Zo zullen door de poorten dezer stad ingaan koningen en vorsten, zittende op den troon van David, rijdende op wagenen en op paarden, zij en hun vorsten, de mannen van Juda en de inwoners van Jeruzalem; en deze stad zal bewoond worden in eeuwigheid.
26 Vendrán de las ciudades de Judá, los alrededores de Jerusalén, la tierra de Benjamín, la Sefela, la región montañosa y el Neguev. Traerán holocaustos, sacrificios, ofrenda vegetal e incienso, y ofrenda de acción de gracias a la Casa de Yavé.
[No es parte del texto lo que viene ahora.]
File: config.mk
export PLATFORM = sky130hd
export DESIGN_NAME = fpuCtrl
export DESIGN_NICKNAME = d
export VERILOG_FILES = /design/src/rtl/fpuCtrlPkg.sv /design/src/rtl/fpuCsr.sv /design/src/rtl/fpuCtrl.sv /design/src/rtl/fpuCtrlPipe.sv /design/src/rtl/fpuDecoder.sv /design/src/rtl/fpuOperandSel.sv
export VERILOG_INCLUDE_DIRS = /design/src /design/src/rtl
export SDC_FILE = /design/constraint.sdc
export NUM_CORES = 1
export LEC_CHECK = 0
export BUFFER_PORTS_ARGS = -buffer_cell sky130_fd_sc_hd__buf_2
export CAP_MARGIN = 20
export CORE_MARGIN = 2
export CORE_UTILIZATION = 54
export CTS_BUF_LIST = sky130_fd_sc_hd__clkbuf_16
export DETAILED_ROUTE_END_ITERATION = 10
export PLACE_DENSITY = 0.86
export SETUP_SLACK_MARGIN = 0.5
export SLEW_MARGIN = 20
export SYNTH_ARGS = -nofsm -noshare
export SYNTH_HDL_FRONTEND = slang
export SYNTH_SLANG_ARGS = --single-unit
File: constraint.sdc
create_clock -name clk -period 8 [get_ports clk]
set_input_delay 2.4 -clock clk [delete_from_list [all_inputs] [get_ports clk]]
set_output_delay 2.4 -clock clk [all_outputs]
set_load 0.05 [all_outputs]
File: src/rtl/fpu_defines.svh
/*
 * FP control unit macros
 * major opcodes, field widths and feature switches
 */
`ifndef FPU_DEFINES_SVH
`define FPU_DEFINES_SVH

// feature switches
`define dSupported 1'b1             // double precision present

// major opcodes, bits 6:0
`define opcLoadFp  7'b0000111       // flw / fld
`define opcStoreFp 7'b0100111       // fsw / fsd
`define opcMadd    7'b1000011
`define opcMsub    7'b1000111
`define opcNmsub   7'b1001011
`define opcNmadd   7'b1001111
`define opcOpFp    7'b1010011       // all two-operand and unary ops

// field widths
`define fmtW    1                   // 0 single, 1 double
`define regAdrW 5
`define opCtrlW 3

`endif

File: src/rtl/fpuCtrlPkg.sv
/*
 * types for the FP control unit
 * instruction word union, control/operand/stage structs, CSR and flow control
 */
package fpuCtrlPkg;

  `include "fpu_defines.svh"

  ////////////////////////////////////////////////////////////////////////////
  // instruction word

  typedef struct packed {
    logic [6:0]          funct7;
    logic [`regAdrW-1:0] rs2;
    logic [`regAdrW-1:0] rs1;
    logic [2:0]          funct3;   // rounding mode or width
    logic [`regAdrW-1:0] rd;
    logic [6:0]          opcode;
  } rTypeS;

  typedef struct packed {
    logic [`regAdrW-1:0] rs3;      // fma addend
    logic [1:0]          fmt;      // 2 and 3 illegal here
    logic [`regAdrW-1:0] rs2;
    logic [`regAdrW-1:0] rs1;
    logic [2:0]          funct3;
    logic [`regAdrW-1:0] rd;
    logic [6:0]          opcode;
  } r4TypeS;

  typedef union packed {
    rTypeS  rType;                 // funct7 view
    r4TypeS r4Type;                // rs3 / fmt view
  } fpInstrU;

  ////////////////////////////////////////////////////////////////////////////
  // control words

  // final result, fp dest / int dest
  typedef enum logic [1:0] {
    resOther = 2'd0,               // sgnj, min/max, fmv.w.x | compare
    resPost  = 2'd1,               // post processing | fp->int cvt
    resStore = 2'd2,               // load, store | class
    resMove  = 2'd3                // fmv.x.w
  } resSelE;

  typedef enum logic [1:0] {
    postCvt = 2'd0,
    postDiv = 2'd1,
    postFma = 2'd2
  } postSelE;

  typedef struct packed {
    logic                regWrite;  // fp reg write
    logic                writeInt;  // int reg write
    resSelE              resSel;
    postSelE             postSel;
    logic [`opCtrlW-1:0] opCtrl;
    logic                divStart;
    logic                illegal;
    logic                cvtInt;
  } fpCtrlS;

  typedef struct packed {
    logic [`regAdrW-1:0] adr1;
    logic [`regAdrW-1:0] adr2;
    logic [`regAdrW-1:0] adr3;
    logic                xEn;
    logic                yEn;
    logic                zEn;
  } fpOpndS;

  // stage payload, divStart travels on its own flop
  typedef struct packed {
    logic                regWrite;
    logic                writeInt;
    resSelE              resSel;
    postSelE             postSel;
    logic [`opCtrlW-1:0] opCtrl;
    logic                illegal;
    logic                cvtInt;
    logic [2:0]          frm;
    logic [`fmtW-1:0]    fmt;
  } fpStageS;

  typedef struct packed {
    logic                regWrite;
    resSelE              resSel;
    logic                cvtInt;
  } fpWbS;

  typedef struct packed {
    logic [2:0] frm;               // dynamic rounding mode
    logic [1:0] fs;                // 0 = FPU off
  } fpCsrS;

  typedef struct packed {
    logic e;
    logic m;
    logic w;
  } stageStallS;

  typedef struct packed {
    logic e;
    logic m;
    logic w;
  } stageFlushS;

endpackage

File: src/rtl/fpuCsr.sv
/*
 * rounding mode and FPU status register
 */
`timescale 1ns/1ns

module fpuCsr
  import fpuCtrlPkg::*;
(
  input  logic  clk,
  input  logic  arstN,
  input  logic  csrWe,      // write strobe
  input  fpCsrS csrWrData,
  output fpCsrS csrQ
);

  fpCsrS csrR;

  // both fields load together, visible the cycle after the write edge
  always_ff @(posedge clk or negedge arstN) begin
    if (!arstN) begin
      csrR.frm <= 3'd0;       // round to nearest even
      csrR.fs  <= 2'd3;       // FPU on, dirty
    end else if (csrWe) begin
      csrR <= csrWrData;
    end
  end

  assign csrQ = csrR;

  // 5 and 6 are reserved, the dynamic mode would leak them into frmD
  aFrmReserved: assert property (@(posedge clk) disable iff (!arstN)
    csrWe |=> !(csrQ.frm inside {3'd5, 3'd6}))
    else $error("reserved rounding mode %0d written", csrQ.frm);

endmodule

File: src/rtl/fpuCtrl.sv
/*
 * FP control unit top level
 * CSR, decoder, operand select and stage registers
 */
`timescale 1ns/1ns

module fpuCtrl (
  input  logic                   clk,
  input  logic                   arstN,
  input  fpuCtrlPkg::fpInstrU    instrD,
  input  fpuCtrlPkg::stageStallS stall,
  input  fpuCtrlPkg::stageFlushS flush,
  input  logic                   divBusyE,
  input  logic                   csrWe,
  input  fpuCtrlPkg::fpCsrS      csrWrData,
  output fpuCtrlPkg::fpOpndS     opndD,
  output fpuCtrlPkg::fpStageS    stageE,
  output fpuCtrlPkg::fpOpndS     opndE,
  output logic                   divStartE,
  output fpuCtrlPkg::fpStageS    stageM,
  output fpuCtrlPkg::fpWbS       wbW
);

  fpuCtrlPkg::fpCsrS  csrQ;
  fpuCtrlPkg::fpCtrlS ctrlD;
  logic [2:0]         frmD;
  logic               fmtD;

  fpuCsr csr_i (
    .clk       (clk),
    .arstN     (arstN),
    .csrWe     (csrWe),
    .csrWrData (csrWrData),
    .csrQ      (csrQ)
  );

  fpuDecoder decoder_i (
    .instrD   (instrD),
    .fsStatus (csrQ.fs),
    .ctrlD    (ctrlD)
  );

  fpuOperandSel operandSel_i (
    .instrD (instrD),
    .ctrlD  (ctrlD),
    .frmCsr (csrQ.frm),
    .opndD  (opndD),
    .frmD   (frmD),
    .fmtD   (fmtD)
  );

  fpuCtrlPipe pipe_i (
    .clk       (clk),
    .arstN     (arstN),
    .stall     (stall),
    .flush     (flush),
    .divBusyE  (divBusyE),
    .ctrlD     (ctrlD),
    .opndD     (opndD),
    .frmD      (frmD),
    .fmtD      (fmtD),
    .stageE    (stageE),
    .opndE     (opndE),
    .divStartE (divStartE),
    .stageM    (stageM),
    .wbW       (wbW)
  );

endmodule

File: src/rtl/fpuCtrlPipe.sv
/*
 * Execute, Memory and Writeback control registers
 * per-stage stall and flush, divide start held while the divider is busy
 */
`timescale 1ns/1ns

module fpuCtrlPipe
  import fpuCtrlPkg::*;
(
  input  logic       clk,
  input  logic       arstN,
  input  stageStallS stall,
  input  stageFlushS flush,
  input  logic       divBusyE,   // divider still working
  input  fpCtrlS     ctrlD,
  input  fpOpndS     opndD,
  input  logic [2:0] frmD,
  input  logic       fmtD,
  output fpStageS    stageE,
  output fpOpndS     opndE,
  output logic       divStartE,
  output fpStageS    stageM,
  output fpWbS       wbW
);

  fpStageS stageD;
  fpWbS    wbM;

  // divStart leaves the payload here
  assign stageD = '{
    regWrite: ctrlD.regWrite, writeInt: ctrlD.writeInt, resSel: ctrlD.resSel,
    postSel: ctrlD.postSel, opCtrl: ctrlD.opCtrl, illegal: ctrlD.illegal,
    cvtInt: ctrlD.cvtInt, frm: frmD, fmt: fmtD
  };

  assign wbM = '{regWrite: stageM.regWrite, resSel: stageM.resSel, cvtInt: stageM.cvtInt};

  ////////////////////////////////////////////////////////////////////////////
  // stage registers, flush beats stall

  always_ff @(posedge clk or negedge arstN) begin
    if (!arstN) begin
      stageE <= '0;
      opndE  <= '0;
    end else if (flush.e) begin
      stageE <= '0;  // bubble
      opndE  <= '0;
    end else if (!stall.e) begin
      stageE <= stageD;
      opndE  <= opndD;
    end
  end

  // keeps sampling while busy so the start re-fires after a stall
  always_ff @(posedge clk or negedge arstN) begin
    if (!arstN)                      divStartE <= 1'b0;
    else if (flush.e)                divStartE <= 1'b0;
    else if (!stall.e || divBusyE)   divStartE <= ctrlD.divStart;
  end

  always_ff @(posedge clk or negedge arstN) begin
    if (!arstN)         stageM <= '0;
    else if (flush.m)   stageM <= '0;
    else if (!stall.m)  stageM <= stageE;
  end

  always_ff @(posedge clk or negedge arstN) begin
    if (!arstN)         wbW <= '0;
    else if (flush.w)   wbW <= '0;
    else if (!stall.w)  wbW <= wbM;
  end

  ////////////////////////////////////////////////////////////////////////////
  // checks

  aFlushE: assert property (@(posedge clk) disable iff (!arstN)
    flush.e |=> !stageE.regWrite && !divStartE);
  aFlushM: assert property (@(posedge clk) disable iff (!arstN)
    flush.m |=> !stageM.regWrite);
  aFlushW: assert property (@(posedge clk) disable iff (!arstN)
    flush.w |=> !wbW.regWrite);

  // the decoder never marks an illegal word as writing
  aIllegalNoWrite: assert property (@(posedge clk) disable iff (!arstN)
    !(stageM.illegal && stageM.regWrite))
    else $error("illegal instruction with regWrite in Memory");

endmodule

File: src/rtl/fpuDecoder.sv
/*
 * Decode-stage FP control word
 * opcode / funct7 / funct3 decode with FPU-off and format legality checks
 */
`timescale 1ns/1ns
`include "fpu_defines.svh"

module fpuDecoder
  import fpuCtrlPkg::*;
(
  input  fpInstrU    instrD,
  input  logic [1:0] fsStatus,   // from fpuCsr
  output fpCtrlS     ctrlD
);

  localparam fpCtrlS illegalWord = '{
    regWrite: 1'b0, writeInt: 1'b0, resSel: resOther, postSel: postCvt,
    opCtrl: '0, divStart: 1'b0, illegal: 1'b1, cvtInt: 1'b0
  };

  // pack one legal control word
  function automatic fpCtrlS ctl(input logic rw, input logic wi, input resSelE rs,
                                 input postSelE ps, input logic [`opCtrlW-1:0] oc,
                                 input logic ds, input logic ci);
    fpCtrlS c;
    c.regWrite = rw;
    c.writeInt = wi;
    c.resSel   = rs;
    c.postSel  = ps;
    c.opCtrl   = oc;
    c.divStart = ds;
    c.illegal  = 1'b0;
    c.cvtInt   = ci;
    return c;
  endfunction

  logic [6:0]          op;
  logic [2:0]          f3;
  logic [4:0]          f7Hi;     // funct7 without fmt
  logic [1:0]          cvtSel;   // rs2 low bits, int width and sign
  logic [1:0]          fmt;
  logic                fpuOn;
  logic                memOp;
  logic                fmtOk;
  logic [`opCtrlW-1:0] cvtCode;  // {int->fp, 64 bit, signed}

  assign op     = instrD.rType.opcode;
  assign f3     = instrD.rType.funct3;
  assign f7Hi   = instrD.rType.funct7[6:2];
  assign cvtSel = instrD.rType.rs2[1:0];
  assign fmt    = instrD.r4Type.fmt;

  assign fpuOn = (fsStatus != 2'b00);
  assign memOp = (op == `opcLoadFp) || (op == `opcStoreFp);  // width sits in funct3
  assign fmtOk = (fmt == 2'b00) || ((fmt == 2'b01) && `dSupported);

  // w 101/001, wu 100/000, l 111/011, lu 110/010
  assign cvtCode = {1'b0, cvtSel[1], ~cvtSel[0]};

  always_comb begin
    ctrlD = illegalWord;  // anything not matched below
    if (fpuOn && (memOp || fmtOk)) begin
      case (op)
        `opcLoadFp: case (f3)
          3'b010: ctrlD = ctl(1'b1, 1'b0, resStore, postCvt, 3'd0, 1'b0, 1'b0); // flw
          3'b011: if (`dSupported)
                    ctrlD = ctl(1'b1, 1'b0, resStore, postCvt, 3'd0, 1'b0, 1'b0); // fld
          default: ;
        endcase
        `opcStoreFp: case (f3)
          3'b010: ctrlD = ctl(1'b0, 1'b0, resStore, postCvt, 3'd0, 1'b0, 1'b0); // fsw
          3'b011: if (`dSupported)
                    ctrlD = ctl(1'b0, 1'b0, resStore, postCvt, 3'd0, 1'b0, 1'b0); // fsd
          default: ;
        endcase
        // fused ops, opCtrl = {0, negate prod, negate addend}
        `opcMadd:  ctrlD = ctl(1'b1, 1'b0, resPost, postFma, 3'd0, 1'b0, 1'b0);
        `opcMsub:  ctrlD = ctl(1'b1, 1'b0, resPost, postFma, 3'd1, 1'b0, 1'b0);
        `opcNmsub: ctrlD = ctl(1'b1, 1'b0, resPost, postFma, 3'd2, 1'b0, 1'b0);
        `opcNmadd: ctrlD = ctl(1'b1, 1'b0, resPost, postFma, 3'd3, 1'b0, 1'b0);
        `opcOpFp: case (f7Hi)
          5'b00000: ctrlD = ctl(1'b1, 1'b0, resPost, postFma, 3'd6, 1'b0, 1'b0); // fadd
          5'b00001: ctrlD = ctl(1'b1, 1'b0, resPost, postFma, 3'd7, 1'b0, 1'b0); // fsub
          5'b00010: ctrlD = ctl(1'b1, 1'b0, resPost, postFma, 3'd4, 1'b0, 1'b0); // fmul
          5'b00011: ctrlD = ctl(1'b1, 1'b0, resPost, postDiv, 3'd0, 1'b1, 1'b0); // fdiv
          5'b01011: ctrlD = ctl(1'b1, 1'b0, resPost, postDiv, 3'd1, 1'b1, 1'b0); // fsqrt
          5'b00100: case (f3)  // sign inject
            3'b000: ctrlD = ctl(1'b1, 1'b0, resOther, postCvt, 3'd0, 1'b0, 1'b0);
            3'b001: ctrlD = ctl(1'b1, 1'b0, resOther, postCvt, 3'd1, 1'b0, 1'b0); // negate
            3'b010: ctrlD = ctl(1'b1, 1'b0, resOther, postCvt, 3'd2, 1'b0, 1'b0); // xor
            default: ;
          endcase
          5'b00101: case (f3)
            3'b000: ctrlD = ctl(1'b1, 1'b0, resOther, postCvt, 3'd6, 1'b0, 1'b0); // fmin
            3'b001: ctrlD = ctl(1'b1, 1'b0, resOther, postCvt, 3'd5, 1'b0, 1'b0); // fmax
            default: ;
          endcase
          5'b10100: case (f3)  // compares land in the int file
            3'b010: ctrlD = ctl(1'b0, 1'b1, resOther, postCvt, 3'd2, 1'b0, 1'b0); // feq
            3'b001: ctrlD = ctl(1'b0, 1'b1, resOther, postCvt, 3'd1, 1'b0, 1'b0); // flt
            3'b000: ctrlD = ctl(1'b0, 1'b1, resOther, postCvt, 3'd3, 1'b0, 1'b0); // fle
            default: ;
          endcase
          5'b11100: case (f3)
            3'b000: ctrlD = ctl(1'b0, 1'b1, resMove, postCvt, 3'd0, 1'b0, 1'b0);  // fmv.x.w
            3'b001: ctrlD = ctl(1'b0, 1'b1, resStore, postCvt, 3'd0, 1'b0, 1'b0); // fclass
            default: ;
          endcase
          5'b11110: ctrlD = ctl(1'b1, 1'b0, resOther, postCvt, 3'd3, 1'b0, 1'b0); // fmv.w.x
          // int -> fp, top opCtrl bit set
          5'b11010: ctrlD = ctl(1'b1, 1'b0, resPost, postCvt, cvtCode | 3'b100, 1'b0, 1'b0);
          // fp -> int
          5'b11000: ctrlD = ctl(1'b0, 1'b1, resPost, postCvt, cvtCode, 1'b0, 1'b1);
          // single <-> double, opCtrl carries the destination format
          5'b01000: ctrlD = ctl(1'b1, 1'b0, resPost, postCvt, {2'b00, fmt[0]}, 1'b0, 1'b0);
          default: ;
        endcase
        default: ;
      endcase
    end
  end

endmodule

File: src/rtl/fpuOperandSel.sv
/*
 * Decode-stage rounding mode, precision, source addresses and operand enables
 */
`timescale 1ns/1ns
`include "fpu_defines.svh"

module fpuOperandSel
  import fpuCtrlPkg::*;
(
  input  fpInstrU    instrD,
  input  fpCtrlS     ctrlD,
  input  logic [2:0] frmCsr,     // dynamic mode from fpuCsr
  output fpOpndS     opndD,
  output logic [2:0] frmD,
  output logic       fmtD
);

  logic [2:0] f3;
  logic       isOpFp;
  logic       isMem;
  logic       isFpCvt;    // fcvt.s.d / fcvt.d.s
  logic       mvToFp;     // fmv.w.x, coded as resOther with opCtrl 3
  logic       cvtOp;

  assign f3      = instrD.rType.funct3;
  assign isOpFp  = (instrD.rType.opcode == `opcOpFp);
  assign isMem   = (instrD.rType.opcode == `opcLoadFp) || (instrD.rType.opcode == `opcStoreFp);
  assign isFpCvt = isOpFp && (instrD.rType.funct7[6:2] == 5'b01000);

  // 111 picks the CSR, 000..100 are static modes
  assign frmD = (f3 == 3'b111) ? frmCsr : f3;

  // precision, 0 single / 1 double
  always_comb begin
    if (isFpCvt)    fmtD = instrD.rType.rs2[0];     // source format
    else if (isMem) fmtD = f3[0];                   // 010 w, 011 d
    else            fmtD = instrD.r4Type.fmt[0];
  end

  assign opndD.adr1 = instrD.rType.rs1;
  assign opndD.adr2 = instrD.rType.rs2;
  assign opndD.adr3 = instrD.r4Type.rs3;

  assign mvToFp = (ctrlD.resSel == resOther) && ctrlD.regWrite && (ctrlD.opCtrl == 3'd3);
  assign cvtOp  = (ctrlD.resSel == resPost) && (ctrlD.postSel == postCvt);

  // x unused by load/store, mv int->fp and int->fp cvt
  assign opndD.xEn = !(((ctrlD.resSel == resStore) && !ctrlD.writeInt) ||
                       mvToFp ||
                       (cvtOp && ctrlD.opCtrl[2]));

  // y unused by load, class, moves, all cvts and sqrt
  assign opndD.yEn = !(((ctrlD.resSel == resStore) && (ctrlD.writeInt || ctrlD.regWrite)) ||
                       (ctrlD.resSel == resMove) || mvToFp || cvtOp ||
                       ((ctrlD.resSel == resPost) && (ctrlD.postSel == postDiv) &&
                        ctrlD.opCtrl[0]));

  // z only for the fma family, add and sub (not mul)
  assign opndD.zEn = (ctrlD.resSel == resPost) && (ctrlD.postSel == postFma) &&
                     (!ctrlD.opCtrl[2] || ctrlD.opCtrl[1]);

  // every op with an addend also reads x
  always_comb begin
    aZImpliesX: assert final (!opndD.zEn || opndD.xEn)
      else $error("zEn without xEn, instr %h", instrD);
  end

endmodule

; Yosys cells after proc, flatten, opt, wreduce, memory -nomap -nowiden
; Index checks and enable logic that the tools add are counted.
[word_totals]
register_bits = 58
input_bits = 47
word_cells = 123
[op_classes]
n_mux = 22
reduce_logical = 37
n_bitwise = 1
n_eq_ne = 33
[op_table]
columns = cell, n
row1 = $pmux 12 s13, 1
row2 = $pmux 12 s7, 1
row3 = $mux 15, 4
row4 = $mux 18, 2
row5 = $pmux 12 s3, 1
row6 = $eq 7x7->1 const B, 5
row7 = $pmux 11 s3, 1
row8 = $eq 5x5->1 const B, 5
row9 = $mux 12, 2
row10 = $pmux 12 s2, 1
row11 = $pmux 11 s2, 1
row12 = $logic_and 1x1->1, 12
row13 = $logic_or 1x1->1, 12
row14 = $eq 5x2->1 const B, 2
row15 = $eq 5x3->1 const B, 2
row16 = $eq 5x4->1 const B, 2
row17 = $mux 10, 1
row18 = $eq 3x2->1 const B, 3
row19 = $mux 4, 2
row20 = $eq 7x3->1 const B, 1
row21 = $eq 7x6->1 const B, 1
row22 = $eq 2x1->1 const B, 3
row23 = $eq 2x2->1 const B, 3
row24 = $logic_not 2->1, 3
row25 = other kinds (12), 22

; Longest topological paths before layout
; Gate-level depths: netlist of run 1.
[logic_depth]
depth_word = 14
depth_mapped = 9

; Cells and area by module
; Synthesis of run 1 repeated with hierarchy kept, for this count alone.
[unflattened]
hier_cells = 328
area_unflattened_um2 = 3309.4
[modules_own_cells]
columns = module, n_inst, area_per_inst_um2, cells_per_inst
row1 = fpuCtrlPipe, 1, 2195.9, 173
row2 = fpuDecoder, 1, 610.6, 103
row3 = fpuOperandSel, 1, 319.1, 42
row4 = fpuCsr, 1, 183.9, 10

; Worst setup path after synthesis of run 1
; No wires, ideal clock.
[synth_path]
path_kind = input to output
start = in instrD[5] (netlist name)
end = out opndD[2] (netlist name)
t_arrival_ps = 4705
setup_slack_ps = 895
t_required_ps = 5600
path_buffers = 1
cell_stages = 8
path_cell_list = nand4b_4 or4b_4 or2_1 buf_6 nor4_4 nand4bb_2 nor2_2 nor2_1
[synth_lines]
columns = item, line
row1 = from (decl), fpuCtrl.sv:10  ; input fpuCtrlPkg::fpInstrU instrD,
row2 = to (decl), fpuCtrl.sv:16  ; output fpuCtrlPkg::fpOpndS opndD,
En zij zullen komen uit de steden van Juda, en uit de plaatsen rondom Jeruzalem, en uit het land van Benjamin, en uit de laagte, en van het gebergte, en van het zuiden, aanbrengende brandoffer, en slachtoffer, en spijsoffer, en wierook, en aanbrengende lofoffer, ten huize des HEEREN.
27 Pero si no me escuchan para santificar el día sábado y no llevar una carga ni introducirla por las puertas de Jerusalén el día sábado, Yo encenderé un fuego en sus puertas que devorará los palacios de Jerusalén y no será apagado.
Maar indien gij naar Mij niet zult horen, om den sabbatdag te heiligen, en om geen last te dragen als gij op den sabbatdag door de poorten van Jeruzalem ingaat; zo zal Ik een vuur in haar poorten aansteken, dat de paleizen van Jeruzalem zal verteren, en niet worden uitgeblust.